▸ Exercise aim: Check every line below for the word "instances" and show those that hold it.

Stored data
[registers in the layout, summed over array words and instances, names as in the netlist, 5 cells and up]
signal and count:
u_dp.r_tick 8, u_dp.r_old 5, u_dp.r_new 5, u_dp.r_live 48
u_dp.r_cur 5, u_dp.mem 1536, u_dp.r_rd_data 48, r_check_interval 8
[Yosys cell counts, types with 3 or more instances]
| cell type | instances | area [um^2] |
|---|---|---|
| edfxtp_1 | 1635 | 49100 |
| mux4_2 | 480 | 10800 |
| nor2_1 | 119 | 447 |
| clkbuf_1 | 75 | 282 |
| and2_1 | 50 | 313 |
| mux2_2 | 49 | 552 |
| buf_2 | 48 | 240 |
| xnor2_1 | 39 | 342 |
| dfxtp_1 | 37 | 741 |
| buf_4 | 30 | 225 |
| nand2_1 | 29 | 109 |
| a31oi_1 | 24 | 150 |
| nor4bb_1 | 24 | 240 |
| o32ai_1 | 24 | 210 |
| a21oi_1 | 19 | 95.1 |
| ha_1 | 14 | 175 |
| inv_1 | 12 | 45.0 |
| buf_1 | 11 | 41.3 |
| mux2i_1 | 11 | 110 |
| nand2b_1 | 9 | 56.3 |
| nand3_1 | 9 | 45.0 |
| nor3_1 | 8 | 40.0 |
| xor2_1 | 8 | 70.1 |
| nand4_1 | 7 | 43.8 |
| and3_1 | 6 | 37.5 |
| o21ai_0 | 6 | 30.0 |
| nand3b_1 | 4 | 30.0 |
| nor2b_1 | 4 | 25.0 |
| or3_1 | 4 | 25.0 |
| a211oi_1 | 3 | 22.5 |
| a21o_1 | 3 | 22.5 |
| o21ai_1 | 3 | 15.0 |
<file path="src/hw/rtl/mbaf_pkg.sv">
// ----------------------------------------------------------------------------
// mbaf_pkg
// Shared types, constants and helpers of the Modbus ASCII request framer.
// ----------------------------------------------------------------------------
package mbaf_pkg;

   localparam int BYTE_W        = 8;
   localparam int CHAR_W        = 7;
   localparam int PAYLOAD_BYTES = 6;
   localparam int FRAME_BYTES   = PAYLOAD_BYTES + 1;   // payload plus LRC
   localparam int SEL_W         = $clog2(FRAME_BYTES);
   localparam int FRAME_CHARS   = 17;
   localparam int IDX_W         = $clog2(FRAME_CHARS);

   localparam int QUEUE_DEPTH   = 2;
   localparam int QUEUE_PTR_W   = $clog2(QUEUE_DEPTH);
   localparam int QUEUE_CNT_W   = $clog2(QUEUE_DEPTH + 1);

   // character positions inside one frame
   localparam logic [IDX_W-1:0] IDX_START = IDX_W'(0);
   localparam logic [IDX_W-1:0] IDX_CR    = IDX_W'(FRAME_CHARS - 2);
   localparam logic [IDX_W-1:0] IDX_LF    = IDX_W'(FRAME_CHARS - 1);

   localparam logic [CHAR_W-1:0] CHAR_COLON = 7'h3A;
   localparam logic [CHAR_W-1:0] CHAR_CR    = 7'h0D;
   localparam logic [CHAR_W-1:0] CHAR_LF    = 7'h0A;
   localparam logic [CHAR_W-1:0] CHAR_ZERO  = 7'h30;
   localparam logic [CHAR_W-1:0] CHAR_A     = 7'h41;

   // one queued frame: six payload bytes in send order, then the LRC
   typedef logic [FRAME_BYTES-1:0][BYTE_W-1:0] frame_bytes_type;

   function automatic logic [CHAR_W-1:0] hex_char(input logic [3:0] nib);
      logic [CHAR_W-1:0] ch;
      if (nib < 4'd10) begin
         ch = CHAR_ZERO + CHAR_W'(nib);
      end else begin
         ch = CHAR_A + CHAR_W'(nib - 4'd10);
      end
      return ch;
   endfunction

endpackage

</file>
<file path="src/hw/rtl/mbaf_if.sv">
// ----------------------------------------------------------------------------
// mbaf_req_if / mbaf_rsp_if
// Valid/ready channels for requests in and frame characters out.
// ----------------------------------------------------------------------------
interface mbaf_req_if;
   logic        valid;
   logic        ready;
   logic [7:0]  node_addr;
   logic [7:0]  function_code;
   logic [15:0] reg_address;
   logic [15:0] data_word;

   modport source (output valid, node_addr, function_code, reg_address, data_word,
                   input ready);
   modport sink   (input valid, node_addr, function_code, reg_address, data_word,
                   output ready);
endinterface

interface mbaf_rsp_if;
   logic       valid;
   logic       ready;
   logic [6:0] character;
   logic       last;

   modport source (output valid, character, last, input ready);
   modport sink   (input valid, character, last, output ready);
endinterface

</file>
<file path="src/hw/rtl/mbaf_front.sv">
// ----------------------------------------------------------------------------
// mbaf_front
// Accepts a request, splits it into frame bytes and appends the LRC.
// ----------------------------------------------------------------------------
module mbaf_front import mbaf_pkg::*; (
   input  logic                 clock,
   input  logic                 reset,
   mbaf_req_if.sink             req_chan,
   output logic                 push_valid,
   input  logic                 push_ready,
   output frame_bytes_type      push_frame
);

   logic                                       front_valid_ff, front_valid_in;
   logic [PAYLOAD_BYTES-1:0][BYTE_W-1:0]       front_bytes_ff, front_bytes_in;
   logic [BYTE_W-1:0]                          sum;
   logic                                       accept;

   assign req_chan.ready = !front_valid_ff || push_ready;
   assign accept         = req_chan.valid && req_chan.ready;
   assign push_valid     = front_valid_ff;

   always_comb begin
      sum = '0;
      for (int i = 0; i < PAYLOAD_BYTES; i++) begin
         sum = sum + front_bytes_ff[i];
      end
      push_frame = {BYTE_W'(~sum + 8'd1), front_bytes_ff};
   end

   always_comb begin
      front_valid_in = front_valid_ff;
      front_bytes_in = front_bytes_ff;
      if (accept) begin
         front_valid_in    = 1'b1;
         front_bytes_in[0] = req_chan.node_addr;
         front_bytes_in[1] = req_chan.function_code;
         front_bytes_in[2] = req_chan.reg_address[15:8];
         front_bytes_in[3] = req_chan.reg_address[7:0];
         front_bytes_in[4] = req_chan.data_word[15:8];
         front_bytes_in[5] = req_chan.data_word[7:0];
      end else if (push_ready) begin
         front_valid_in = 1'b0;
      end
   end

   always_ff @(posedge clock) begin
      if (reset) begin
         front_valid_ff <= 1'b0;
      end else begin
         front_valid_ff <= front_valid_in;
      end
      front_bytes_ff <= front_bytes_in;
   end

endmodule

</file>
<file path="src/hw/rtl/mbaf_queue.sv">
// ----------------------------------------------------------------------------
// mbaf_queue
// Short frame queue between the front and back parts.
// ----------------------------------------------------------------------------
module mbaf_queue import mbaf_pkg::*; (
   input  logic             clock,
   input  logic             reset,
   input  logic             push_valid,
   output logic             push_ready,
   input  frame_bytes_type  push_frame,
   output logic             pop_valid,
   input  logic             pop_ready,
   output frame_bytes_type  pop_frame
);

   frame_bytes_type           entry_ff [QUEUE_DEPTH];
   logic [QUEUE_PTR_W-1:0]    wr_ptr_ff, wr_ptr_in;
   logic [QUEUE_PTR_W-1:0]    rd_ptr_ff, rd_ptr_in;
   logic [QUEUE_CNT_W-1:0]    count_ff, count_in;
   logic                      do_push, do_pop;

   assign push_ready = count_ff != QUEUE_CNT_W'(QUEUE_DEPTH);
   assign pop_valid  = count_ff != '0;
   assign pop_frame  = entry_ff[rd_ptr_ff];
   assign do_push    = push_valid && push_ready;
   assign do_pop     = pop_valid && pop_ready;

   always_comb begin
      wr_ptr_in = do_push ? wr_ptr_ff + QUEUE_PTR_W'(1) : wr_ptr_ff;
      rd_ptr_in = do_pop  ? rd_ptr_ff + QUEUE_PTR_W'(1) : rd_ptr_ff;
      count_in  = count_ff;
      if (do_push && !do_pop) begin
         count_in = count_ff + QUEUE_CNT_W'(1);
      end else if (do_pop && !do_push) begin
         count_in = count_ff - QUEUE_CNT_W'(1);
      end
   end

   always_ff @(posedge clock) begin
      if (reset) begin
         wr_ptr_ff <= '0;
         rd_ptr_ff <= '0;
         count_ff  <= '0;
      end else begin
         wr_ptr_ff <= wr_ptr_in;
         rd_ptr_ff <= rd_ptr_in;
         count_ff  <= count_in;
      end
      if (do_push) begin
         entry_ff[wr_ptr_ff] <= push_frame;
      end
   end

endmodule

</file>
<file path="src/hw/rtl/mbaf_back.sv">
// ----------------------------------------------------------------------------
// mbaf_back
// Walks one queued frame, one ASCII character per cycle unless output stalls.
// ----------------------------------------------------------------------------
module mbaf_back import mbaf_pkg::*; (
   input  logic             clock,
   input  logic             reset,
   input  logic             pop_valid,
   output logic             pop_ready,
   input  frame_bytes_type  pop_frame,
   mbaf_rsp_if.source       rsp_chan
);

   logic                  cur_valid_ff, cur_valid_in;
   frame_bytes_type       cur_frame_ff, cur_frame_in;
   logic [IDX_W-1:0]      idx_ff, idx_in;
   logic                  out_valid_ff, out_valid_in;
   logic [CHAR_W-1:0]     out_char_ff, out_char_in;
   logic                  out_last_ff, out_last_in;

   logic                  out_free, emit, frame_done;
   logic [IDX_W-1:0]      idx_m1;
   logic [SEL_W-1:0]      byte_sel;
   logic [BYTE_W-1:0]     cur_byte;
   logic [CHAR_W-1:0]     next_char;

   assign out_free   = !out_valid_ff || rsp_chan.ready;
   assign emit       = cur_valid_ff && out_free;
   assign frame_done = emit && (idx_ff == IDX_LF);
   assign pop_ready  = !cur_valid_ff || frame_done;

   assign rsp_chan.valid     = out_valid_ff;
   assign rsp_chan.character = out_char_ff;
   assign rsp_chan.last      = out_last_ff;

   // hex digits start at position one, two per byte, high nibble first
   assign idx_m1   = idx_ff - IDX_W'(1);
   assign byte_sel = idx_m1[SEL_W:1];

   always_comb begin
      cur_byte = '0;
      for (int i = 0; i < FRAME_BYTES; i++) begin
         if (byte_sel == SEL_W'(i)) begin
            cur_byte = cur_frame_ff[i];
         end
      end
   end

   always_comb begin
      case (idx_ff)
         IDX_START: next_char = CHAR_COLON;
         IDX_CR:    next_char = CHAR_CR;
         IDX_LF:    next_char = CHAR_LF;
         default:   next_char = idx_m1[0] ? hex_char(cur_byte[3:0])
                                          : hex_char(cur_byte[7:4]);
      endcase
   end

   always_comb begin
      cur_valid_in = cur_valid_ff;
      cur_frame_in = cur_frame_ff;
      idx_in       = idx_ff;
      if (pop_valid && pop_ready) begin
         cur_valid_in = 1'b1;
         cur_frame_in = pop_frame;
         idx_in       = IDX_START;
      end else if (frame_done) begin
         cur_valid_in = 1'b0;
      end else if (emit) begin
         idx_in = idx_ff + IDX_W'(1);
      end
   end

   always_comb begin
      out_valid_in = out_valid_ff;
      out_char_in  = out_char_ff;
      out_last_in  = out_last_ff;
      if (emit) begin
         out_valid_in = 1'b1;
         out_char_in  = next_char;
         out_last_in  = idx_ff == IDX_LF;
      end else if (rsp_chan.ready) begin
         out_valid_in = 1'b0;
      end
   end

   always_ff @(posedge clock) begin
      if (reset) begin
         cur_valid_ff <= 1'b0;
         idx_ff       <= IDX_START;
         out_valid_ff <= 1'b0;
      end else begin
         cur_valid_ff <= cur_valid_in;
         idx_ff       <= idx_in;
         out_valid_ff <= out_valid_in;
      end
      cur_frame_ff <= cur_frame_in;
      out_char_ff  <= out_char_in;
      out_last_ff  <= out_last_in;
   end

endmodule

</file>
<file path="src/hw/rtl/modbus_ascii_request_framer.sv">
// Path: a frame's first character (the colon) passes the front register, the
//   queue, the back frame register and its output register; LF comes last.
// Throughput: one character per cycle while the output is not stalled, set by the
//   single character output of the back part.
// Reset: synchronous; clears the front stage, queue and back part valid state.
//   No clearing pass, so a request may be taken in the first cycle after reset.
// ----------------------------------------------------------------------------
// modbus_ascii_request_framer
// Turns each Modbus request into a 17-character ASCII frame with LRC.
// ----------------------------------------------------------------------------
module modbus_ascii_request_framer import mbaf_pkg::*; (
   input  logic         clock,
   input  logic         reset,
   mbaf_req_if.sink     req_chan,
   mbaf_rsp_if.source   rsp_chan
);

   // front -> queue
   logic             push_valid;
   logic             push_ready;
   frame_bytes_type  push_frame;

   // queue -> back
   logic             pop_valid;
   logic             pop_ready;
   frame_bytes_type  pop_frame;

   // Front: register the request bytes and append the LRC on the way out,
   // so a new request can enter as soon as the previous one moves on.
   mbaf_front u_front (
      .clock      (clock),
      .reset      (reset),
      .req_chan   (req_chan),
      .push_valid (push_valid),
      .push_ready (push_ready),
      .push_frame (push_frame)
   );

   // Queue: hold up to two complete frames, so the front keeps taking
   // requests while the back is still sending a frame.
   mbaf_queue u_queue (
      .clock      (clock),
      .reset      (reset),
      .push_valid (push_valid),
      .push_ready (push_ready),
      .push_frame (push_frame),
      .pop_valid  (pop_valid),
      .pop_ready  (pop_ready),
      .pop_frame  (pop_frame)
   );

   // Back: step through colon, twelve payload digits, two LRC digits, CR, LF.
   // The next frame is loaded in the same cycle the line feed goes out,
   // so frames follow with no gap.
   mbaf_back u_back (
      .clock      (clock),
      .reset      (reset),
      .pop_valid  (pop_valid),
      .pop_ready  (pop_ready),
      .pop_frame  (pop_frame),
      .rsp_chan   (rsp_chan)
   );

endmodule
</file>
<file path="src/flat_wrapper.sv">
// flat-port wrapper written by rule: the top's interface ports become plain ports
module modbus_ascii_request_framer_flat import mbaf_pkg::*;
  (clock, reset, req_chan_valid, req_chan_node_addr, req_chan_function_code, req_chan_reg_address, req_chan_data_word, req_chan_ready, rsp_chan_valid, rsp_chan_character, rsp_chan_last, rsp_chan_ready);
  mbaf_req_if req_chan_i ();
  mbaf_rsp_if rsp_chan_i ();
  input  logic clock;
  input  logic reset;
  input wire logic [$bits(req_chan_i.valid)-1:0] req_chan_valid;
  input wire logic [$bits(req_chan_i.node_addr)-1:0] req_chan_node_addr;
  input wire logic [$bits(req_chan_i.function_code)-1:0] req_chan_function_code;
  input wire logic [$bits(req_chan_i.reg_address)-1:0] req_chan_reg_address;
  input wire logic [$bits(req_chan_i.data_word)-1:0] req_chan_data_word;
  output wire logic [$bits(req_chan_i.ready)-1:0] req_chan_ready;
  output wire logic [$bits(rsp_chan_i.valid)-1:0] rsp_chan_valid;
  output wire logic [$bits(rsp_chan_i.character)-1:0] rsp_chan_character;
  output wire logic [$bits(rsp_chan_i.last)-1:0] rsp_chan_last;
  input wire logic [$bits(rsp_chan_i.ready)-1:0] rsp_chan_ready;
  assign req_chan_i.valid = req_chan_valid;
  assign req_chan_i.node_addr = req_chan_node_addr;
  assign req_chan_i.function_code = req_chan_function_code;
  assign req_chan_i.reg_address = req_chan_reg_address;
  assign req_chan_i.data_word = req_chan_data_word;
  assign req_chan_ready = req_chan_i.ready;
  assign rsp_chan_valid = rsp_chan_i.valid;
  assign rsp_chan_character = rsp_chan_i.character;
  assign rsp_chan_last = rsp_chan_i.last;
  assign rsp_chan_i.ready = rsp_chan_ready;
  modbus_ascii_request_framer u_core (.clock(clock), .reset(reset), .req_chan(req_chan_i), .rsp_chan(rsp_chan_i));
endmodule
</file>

▸ Completed exercise:
[registers in the layout, summed over array words and instances, names as in the netlist, 5 cells and up]
[Yosys cell counts, types with 3 or more instances]
| cell type | instances | area [um^2] |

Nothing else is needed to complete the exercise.